▽

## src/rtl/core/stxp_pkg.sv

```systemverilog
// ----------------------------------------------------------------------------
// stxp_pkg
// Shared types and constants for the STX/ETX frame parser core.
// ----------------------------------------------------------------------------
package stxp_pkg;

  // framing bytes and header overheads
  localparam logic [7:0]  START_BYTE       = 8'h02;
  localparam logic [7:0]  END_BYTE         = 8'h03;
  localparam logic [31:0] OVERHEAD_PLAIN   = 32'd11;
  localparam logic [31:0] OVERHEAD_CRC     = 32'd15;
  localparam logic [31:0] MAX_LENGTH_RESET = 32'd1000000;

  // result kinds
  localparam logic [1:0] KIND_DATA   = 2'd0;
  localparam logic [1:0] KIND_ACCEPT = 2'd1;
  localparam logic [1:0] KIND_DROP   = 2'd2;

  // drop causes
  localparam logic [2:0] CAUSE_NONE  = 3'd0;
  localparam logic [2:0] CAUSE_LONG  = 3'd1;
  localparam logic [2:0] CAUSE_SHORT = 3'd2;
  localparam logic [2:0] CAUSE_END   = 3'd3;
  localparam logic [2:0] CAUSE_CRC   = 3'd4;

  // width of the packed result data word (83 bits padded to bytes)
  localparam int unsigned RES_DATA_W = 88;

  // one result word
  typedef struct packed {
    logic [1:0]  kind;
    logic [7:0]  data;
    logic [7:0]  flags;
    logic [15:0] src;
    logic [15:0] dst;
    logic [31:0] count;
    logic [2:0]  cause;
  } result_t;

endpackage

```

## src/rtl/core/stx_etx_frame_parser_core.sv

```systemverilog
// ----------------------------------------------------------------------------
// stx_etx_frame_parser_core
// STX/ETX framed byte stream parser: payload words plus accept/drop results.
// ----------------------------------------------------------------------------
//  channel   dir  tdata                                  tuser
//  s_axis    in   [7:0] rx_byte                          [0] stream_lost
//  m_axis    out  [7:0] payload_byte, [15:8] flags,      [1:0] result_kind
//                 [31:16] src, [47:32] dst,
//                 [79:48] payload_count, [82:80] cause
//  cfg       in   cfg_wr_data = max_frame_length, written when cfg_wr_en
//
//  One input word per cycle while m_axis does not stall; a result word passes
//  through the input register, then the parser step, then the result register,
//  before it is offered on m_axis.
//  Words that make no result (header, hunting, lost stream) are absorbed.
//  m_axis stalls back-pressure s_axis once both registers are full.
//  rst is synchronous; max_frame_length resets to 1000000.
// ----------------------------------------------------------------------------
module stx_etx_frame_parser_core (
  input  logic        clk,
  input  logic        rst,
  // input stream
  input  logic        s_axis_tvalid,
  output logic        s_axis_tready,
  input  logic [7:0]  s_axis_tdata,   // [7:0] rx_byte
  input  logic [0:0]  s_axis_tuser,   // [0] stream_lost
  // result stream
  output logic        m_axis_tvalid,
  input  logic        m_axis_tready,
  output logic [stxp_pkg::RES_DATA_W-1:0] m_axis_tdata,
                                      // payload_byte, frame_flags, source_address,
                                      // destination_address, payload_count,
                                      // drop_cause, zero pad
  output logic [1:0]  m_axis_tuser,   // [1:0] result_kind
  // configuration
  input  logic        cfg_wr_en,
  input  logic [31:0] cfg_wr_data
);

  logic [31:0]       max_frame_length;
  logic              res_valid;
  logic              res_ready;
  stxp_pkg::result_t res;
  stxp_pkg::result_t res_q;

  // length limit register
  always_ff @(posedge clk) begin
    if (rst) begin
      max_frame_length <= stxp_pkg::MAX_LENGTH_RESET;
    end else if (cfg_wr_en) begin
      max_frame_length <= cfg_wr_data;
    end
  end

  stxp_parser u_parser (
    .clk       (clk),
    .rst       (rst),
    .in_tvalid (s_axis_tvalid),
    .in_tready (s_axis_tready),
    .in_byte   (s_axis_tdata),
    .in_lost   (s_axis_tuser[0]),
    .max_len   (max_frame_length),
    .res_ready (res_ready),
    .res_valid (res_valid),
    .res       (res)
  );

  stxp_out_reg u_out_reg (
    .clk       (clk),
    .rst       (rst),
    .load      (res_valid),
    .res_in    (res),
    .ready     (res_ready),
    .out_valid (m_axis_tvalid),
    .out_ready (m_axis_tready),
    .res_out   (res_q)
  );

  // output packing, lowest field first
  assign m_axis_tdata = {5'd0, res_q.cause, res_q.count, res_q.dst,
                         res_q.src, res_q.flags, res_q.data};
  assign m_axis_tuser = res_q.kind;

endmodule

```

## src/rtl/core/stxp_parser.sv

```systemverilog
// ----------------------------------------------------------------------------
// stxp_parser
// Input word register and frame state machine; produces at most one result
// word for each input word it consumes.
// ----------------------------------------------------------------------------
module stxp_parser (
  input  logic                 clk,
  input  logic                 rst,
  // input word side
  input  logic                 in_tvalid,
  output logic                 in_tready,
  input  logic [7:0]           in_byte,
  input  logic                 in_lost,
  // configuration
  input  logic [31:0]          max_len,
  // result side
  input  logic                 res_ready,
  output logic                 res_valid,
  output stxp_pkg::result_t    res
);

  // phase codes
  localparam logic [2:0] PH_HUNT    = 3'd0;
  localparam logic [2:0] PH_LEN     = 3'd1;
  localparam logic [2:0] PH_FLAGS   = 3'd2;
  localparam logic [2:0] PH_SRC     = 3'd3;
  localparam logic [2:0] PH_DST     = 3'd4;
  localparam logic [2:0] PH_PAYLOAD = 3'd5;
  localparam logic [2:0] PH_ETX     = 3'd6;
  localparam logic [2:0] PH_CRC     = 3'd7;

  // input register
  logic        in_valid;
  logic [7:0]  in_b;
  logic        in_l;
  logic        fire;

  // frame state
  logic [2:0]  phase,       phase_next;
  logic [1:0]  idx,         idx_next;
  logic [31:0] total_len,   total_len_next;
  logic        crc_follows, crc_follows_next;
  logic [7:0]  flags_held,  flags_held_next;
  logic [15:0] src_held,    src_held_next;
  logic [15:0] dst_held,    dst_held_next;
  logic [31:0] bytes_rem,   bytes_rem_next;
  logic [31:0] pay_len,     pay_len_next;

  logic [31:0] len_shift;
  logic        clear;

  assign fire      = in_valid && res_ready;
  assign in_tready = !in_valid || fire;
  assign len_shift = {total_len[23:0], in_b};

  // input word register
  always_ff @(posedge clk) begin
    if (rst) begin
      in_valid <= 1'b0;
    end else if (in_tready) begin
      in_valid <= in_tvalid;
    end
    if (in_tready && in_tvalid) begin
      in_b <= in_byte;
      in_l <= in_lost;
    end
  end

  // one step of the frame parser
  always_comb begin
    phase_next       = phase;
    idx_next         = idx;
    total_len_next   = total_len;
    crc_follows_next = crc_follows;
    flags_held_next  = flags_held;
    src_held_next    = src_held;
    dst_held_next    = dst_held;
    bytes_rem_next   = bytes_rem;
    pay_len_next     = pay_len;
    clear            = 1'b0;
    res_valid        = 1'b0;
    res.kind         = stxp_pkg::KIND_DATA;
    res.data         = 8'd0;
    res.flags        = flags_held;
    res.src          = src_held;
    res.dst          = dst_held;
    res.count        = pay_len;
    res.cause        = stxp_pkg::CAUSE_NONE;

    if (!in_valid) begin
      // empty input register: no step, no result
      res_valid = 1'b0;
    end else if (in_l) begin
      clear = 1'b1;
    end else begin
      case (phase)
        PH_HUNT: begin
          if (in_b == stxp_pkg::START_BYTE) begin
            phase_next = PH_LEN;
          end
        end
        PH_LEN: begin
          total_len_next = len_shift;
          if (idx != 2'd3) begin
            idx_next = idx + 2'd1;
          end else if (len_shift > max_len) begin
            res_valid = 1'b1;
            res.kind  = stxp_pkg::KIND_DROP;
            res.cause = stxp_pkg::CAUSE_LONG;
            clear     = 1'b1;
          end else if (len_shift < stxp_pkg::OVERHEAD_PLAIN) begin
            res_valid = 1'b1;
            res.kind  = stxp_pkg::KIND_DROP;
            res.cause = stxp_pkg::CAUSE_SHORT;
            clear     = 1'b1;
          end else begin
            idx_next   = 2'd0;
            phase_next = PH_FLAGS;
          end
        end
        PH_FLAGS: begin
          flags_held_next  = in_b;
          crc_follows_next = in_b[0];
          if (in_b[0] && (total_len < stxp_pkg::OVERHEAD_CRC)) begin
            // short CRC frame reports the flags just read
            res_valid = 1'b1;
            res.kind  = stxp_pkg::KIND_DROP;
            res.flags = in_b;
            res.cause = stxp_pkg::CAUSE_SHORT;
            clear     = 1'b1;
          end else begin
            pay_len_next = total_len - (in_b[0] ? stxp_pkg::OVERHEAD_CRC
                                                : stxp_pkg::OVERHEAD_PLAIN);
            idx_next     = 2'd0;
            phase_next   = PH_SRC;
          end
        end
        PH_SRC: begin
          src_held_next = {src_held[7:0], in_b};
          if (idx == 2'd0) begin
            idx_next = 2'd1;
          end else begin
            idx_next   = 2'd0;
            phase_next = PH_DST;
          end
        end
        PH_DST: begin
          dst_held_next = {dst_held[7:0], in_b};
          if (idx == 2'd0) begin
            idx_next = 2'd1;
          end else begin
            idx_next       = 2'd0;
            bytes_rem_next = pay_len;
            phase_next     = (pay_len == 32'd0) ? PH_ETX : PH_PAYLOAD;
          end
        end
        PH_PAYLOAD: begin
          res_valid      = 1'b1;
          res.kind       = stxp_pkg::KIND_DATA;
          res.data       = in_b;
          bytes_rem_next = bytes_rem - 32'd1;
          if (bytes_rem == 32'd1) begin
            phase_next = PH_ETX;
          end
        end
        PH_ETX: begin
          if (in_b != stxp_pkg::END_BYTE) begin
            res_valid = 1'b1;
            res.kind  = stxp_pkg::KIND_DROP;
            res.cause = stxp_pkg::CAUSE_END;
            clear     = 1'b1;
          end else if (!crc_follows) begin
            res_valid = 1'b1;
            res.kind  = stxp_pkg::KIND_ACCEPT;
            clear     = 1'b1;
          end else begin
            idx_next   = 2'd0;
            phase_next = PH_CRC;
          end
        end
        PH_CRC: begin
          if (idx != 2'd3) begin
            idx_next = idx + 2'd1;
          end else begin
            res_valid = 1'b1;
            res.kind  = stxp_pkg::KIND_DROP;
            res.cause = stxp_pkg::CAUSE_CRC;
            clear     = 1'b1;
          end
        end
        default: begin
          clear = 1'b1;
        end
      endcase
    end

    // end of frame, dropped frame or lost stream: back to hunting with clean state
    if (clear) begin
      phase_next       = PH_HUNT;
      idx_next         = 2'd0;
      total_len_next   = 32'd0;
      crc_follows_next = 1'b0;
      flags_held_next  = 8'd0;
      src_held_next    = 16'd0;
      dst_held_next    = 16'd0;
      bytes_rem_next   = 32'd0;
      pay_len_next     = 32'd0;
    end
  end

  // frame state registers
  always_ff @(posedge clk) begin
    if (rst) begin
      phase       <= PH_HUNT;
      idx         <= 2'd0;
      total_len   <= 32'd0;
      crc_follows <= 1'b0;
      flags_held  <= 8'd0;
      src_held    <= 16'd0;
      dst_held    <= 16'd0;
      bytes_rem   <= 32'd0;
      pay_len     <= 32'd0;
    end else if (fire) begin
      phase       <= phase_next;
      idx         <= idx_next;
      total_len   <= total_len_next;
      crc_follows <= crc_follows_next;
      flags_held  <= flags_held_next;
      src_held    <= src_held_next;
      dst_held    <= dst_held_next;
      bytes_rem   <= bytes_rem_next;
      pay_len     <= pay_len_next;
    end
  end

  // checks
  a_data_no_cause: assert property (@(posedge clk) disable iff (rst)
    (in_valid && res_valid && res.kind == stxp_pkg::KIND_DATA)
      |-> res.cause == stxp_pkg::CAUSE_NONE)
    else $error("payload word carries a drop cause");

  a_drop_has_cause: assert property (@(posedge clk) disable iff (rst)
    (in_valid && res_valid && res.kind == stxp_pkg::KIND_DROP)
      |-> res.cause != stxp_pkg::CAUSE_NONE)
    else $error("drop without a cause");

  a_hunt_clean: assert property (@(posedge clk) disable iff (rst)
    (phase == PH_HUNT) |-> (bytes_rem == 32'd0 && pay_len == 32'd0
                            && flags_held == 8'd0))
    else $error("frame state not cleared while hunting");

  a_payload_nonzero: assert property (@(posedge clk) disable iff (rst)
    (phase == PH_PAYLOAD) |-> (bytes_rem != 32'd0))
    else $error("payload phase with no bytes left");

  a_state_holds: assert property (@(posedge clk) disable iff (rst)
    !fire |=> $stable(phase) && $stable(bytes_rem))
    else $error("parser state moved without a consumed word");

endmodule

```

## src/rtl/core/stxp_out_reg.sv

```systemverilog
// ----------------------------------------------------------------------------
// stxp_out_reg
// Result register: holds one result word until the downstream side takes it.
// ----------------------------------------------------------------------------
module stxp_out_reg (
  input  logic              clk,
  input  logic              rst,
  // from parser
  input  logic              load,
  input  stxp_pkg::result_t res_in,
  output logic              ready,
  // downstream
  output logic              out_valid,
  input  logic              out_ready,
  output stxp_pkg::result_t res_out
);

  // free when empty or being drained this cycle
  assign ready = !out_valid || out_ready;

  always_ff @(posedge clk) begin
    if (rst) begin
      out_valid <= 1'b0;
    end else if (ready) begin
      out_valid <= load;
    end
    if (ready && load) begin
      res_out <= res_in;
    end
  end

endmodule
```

△
▽

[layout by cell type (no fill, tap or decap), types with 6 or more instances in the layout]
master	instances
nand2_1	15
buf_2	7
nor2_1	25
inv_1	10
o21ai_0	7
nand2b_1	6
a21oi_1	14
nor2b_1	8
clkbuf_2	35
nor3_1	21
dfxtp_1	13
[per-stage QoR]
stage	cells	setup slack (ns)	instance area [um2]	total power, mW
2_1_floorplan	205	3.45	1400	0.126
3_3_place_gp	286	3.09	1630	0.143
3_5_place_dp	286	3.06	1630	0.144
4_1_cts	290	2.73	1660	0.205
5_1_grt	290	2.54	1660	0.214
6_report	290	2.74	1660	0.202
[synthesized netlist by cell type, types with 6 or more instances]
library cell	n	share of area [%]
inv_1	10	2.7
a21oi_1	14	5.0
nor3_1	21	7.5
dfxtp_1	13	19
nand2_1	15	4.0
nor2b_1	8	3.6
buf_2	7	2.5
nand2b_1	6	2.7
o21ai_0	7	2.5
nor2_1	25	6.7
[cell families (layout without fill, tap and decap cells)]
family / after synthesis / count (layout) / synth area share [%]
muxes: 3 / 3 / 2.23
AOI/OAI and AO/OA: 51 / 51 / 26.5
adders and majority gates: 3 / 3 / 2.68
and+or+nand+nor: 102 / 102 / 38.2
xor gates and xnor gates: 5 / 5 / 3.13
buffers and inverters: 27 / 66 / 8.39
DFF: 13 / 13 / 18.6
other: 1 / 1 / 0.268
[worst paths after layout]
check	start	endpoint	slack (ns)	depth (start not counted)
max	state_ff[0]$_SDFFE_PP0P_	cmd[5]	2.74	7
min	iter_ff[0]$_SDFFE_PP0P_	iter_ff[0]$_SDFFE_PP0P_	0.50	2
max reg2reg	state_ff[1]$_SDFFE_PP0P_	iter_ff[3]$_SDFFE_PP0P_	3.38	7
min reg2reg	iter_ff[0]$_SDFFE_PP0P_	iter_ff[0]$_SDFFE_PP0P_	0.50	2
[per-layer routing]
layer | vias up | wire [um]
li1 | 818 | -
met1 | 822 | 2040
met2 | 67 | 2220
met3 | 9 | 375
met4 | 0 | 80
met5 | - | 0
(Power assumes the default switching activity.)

△

Reproduce the lines above, beginning at the line with "[per-layer routing]" and stopping after the line with "(Power assumes the", exactly as they are.

RESPONSE TO THIS EXERCISE –
[per-layer routing]
layer | vias up | wire [um]
li1 | 818 | -
met1 | 822 | 2040
met2 | 67 | 2220
met3 | 9 | 375
met4 | 0 | 80
met5 | - | 0
(Power assumes the default switching activity.)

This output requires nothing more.